IRIS Data Platform Docker, OAuth2 and HTTPS
Hi!
we are evaluating IRIS Data Platform as an OAuth2 Authorization Server with the use of the official Docker image. We currently struggle with the OAuth2 setup, as we are required to use https:// for the /oauth2/authorize and /oauth2/token endpoints, but the Docker container exposes only http:// in its default configuration. We have tried to find any hints in the docs but were not successful. Any help is appreciated.
Thanks
Klaus & Lukas
Comments
Hi Klaus,
You have to proxy IRIS to use https. To do so, use this git :
- https://github.com/grongierisc/Https-Proxy-IRIS-Docker
- Simple https proyx
- https://github.com/lscalese/isc-webgateway-letsencrypt
- More robust Https proxy with certbot and https between proxy and IRIS
- https://github.com/grongierisc/IRIS-Oauth2-Server-Client
- An example of IRIS as an Oauth2 server + embedded apache https proxy + full implementation of those tutos :
Thx for the quick response. All provided examples give us a good impression of the different options.
You're correct except it's called a public web server (and not a proxy).
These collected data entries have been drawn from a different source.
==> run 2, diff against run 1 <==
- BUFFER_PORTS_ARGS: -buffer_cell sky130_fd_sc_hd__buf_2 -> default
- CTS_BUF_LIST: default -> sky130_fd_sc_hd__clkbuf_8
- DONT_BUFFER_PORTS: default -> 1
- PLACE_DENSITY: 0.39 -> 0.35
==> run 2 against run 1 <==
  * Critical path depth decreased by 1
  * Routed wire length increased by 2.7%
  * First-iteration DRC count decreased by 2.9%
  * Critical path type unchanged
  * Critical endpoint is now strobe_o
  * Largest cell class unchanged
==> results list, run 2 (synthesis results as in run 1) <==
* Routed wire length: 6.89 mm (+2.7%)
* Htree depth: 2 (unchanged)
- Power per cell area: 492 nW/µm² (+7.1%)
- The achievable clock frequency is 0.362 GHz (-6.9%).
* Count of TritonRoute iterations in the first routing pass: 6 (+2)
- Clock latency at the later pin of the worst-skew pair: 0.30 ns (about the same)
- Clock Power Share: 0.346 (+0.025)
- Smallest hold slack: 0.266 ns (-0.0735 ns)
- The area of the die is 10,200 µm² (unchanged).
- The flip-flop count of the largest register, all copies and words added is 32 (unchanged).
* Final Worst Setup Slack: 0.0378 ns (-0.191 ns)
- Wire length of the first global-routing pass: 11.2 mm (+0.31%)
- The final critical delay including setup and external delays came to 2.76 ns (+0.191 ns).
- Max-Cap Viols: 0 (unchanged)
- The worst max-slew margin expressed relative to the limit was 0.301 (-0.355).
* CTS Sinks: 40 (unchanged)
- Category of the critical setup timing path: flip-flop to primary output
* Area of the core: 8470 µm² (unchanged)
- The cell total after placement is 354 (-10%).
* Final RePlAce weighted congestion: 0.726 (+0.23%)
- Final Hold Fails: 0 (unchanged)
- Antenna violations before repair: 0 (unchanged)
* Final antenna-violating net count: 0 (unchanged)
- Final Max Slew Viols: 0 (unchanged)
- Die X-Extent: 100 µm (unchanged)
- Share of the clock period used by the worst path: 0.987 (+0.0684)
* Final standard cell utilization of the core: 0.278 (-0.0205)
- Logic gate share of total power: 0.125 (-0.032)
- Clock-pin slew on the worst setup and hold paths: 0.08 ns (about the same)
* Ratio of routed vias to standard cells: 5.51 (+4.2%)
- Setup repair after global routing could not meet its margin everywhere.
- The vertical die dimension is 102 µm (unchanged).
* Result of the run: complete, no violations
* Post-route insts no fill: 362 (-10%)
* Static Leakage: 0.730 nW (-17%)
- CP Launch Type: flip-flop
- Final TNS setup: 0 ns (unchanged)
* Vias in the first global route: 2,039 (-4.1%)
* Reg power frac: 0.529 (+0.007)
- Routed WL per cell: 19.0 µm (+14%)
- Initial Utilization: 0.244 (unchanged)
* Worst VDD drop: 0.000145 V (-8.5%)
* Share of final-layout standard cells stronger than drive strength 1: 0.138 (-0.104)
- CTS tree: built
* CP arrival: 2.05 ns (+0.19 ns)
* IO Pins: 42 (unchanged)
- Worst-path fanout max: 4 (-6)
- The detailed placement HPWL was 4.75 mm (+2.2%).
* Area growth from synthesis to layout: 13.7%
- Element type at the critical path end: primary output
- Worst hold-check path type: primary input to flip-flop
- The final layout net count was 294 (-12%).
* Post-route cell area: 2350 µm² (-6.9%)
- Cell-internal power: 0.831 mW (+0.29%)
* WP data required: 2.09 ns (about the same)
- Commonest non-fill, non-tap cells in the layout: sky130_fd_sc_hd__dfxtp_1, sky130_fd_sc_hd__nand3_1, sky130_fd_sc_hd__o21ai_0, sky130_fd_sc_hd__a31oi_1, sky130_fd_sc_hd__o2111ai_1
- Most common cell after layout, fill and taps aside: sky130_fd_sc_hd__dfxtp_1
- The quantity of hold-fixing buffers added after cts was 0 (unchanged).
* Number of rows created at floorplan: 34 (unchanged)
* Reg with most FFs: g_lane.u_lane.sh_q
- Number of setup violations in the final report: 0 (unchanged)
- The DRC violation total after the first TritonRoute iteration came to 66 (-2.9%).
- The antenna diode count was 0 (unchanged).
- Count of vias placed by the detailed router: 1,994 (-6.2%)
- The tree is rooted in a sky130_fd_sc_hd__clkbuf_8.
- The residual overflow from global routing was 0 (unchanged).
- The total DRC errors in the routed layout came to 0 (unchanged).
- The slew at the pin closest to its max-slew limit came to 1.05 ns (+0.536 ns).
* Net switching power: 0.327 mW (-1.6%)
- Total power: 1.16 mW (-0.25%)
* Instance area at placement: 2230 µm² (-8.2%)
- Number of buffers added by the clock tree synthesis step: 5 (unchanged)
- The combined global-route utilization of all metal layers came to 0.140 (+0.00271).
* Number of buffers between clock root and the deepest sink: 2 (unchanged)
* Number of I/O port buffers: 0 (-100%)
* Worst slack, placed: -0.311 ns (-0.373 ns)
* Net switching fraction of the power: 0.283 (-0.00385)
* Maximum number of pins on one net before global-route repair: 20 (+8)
We made it work with, heavily inspired by Guillaume's reply. Some details about a major problem we faced and our solution:
To make this work with the IRIS Data Platform Docker Image, we had to edit the /durable/httpd/conf/httpd.conf of the Apache2 in the docker image to enable SSL (and generate the keys). If SSL terminates at a proxy that runs in a separate docker container (either nginx or apache) the OAuth2 endpoints did throw the following error: "Request must be secured with TLS/SSL". Thus SSL must terminate at the web server that runs the CSP Plugin/Module, in this case the apache2 in the IRIS Data Platform Docker image.
Thanks, @Klaus Richarz! Ping @Luca Ravazzolo and @Steven LeBlanc on the issues with IRIS Docker image.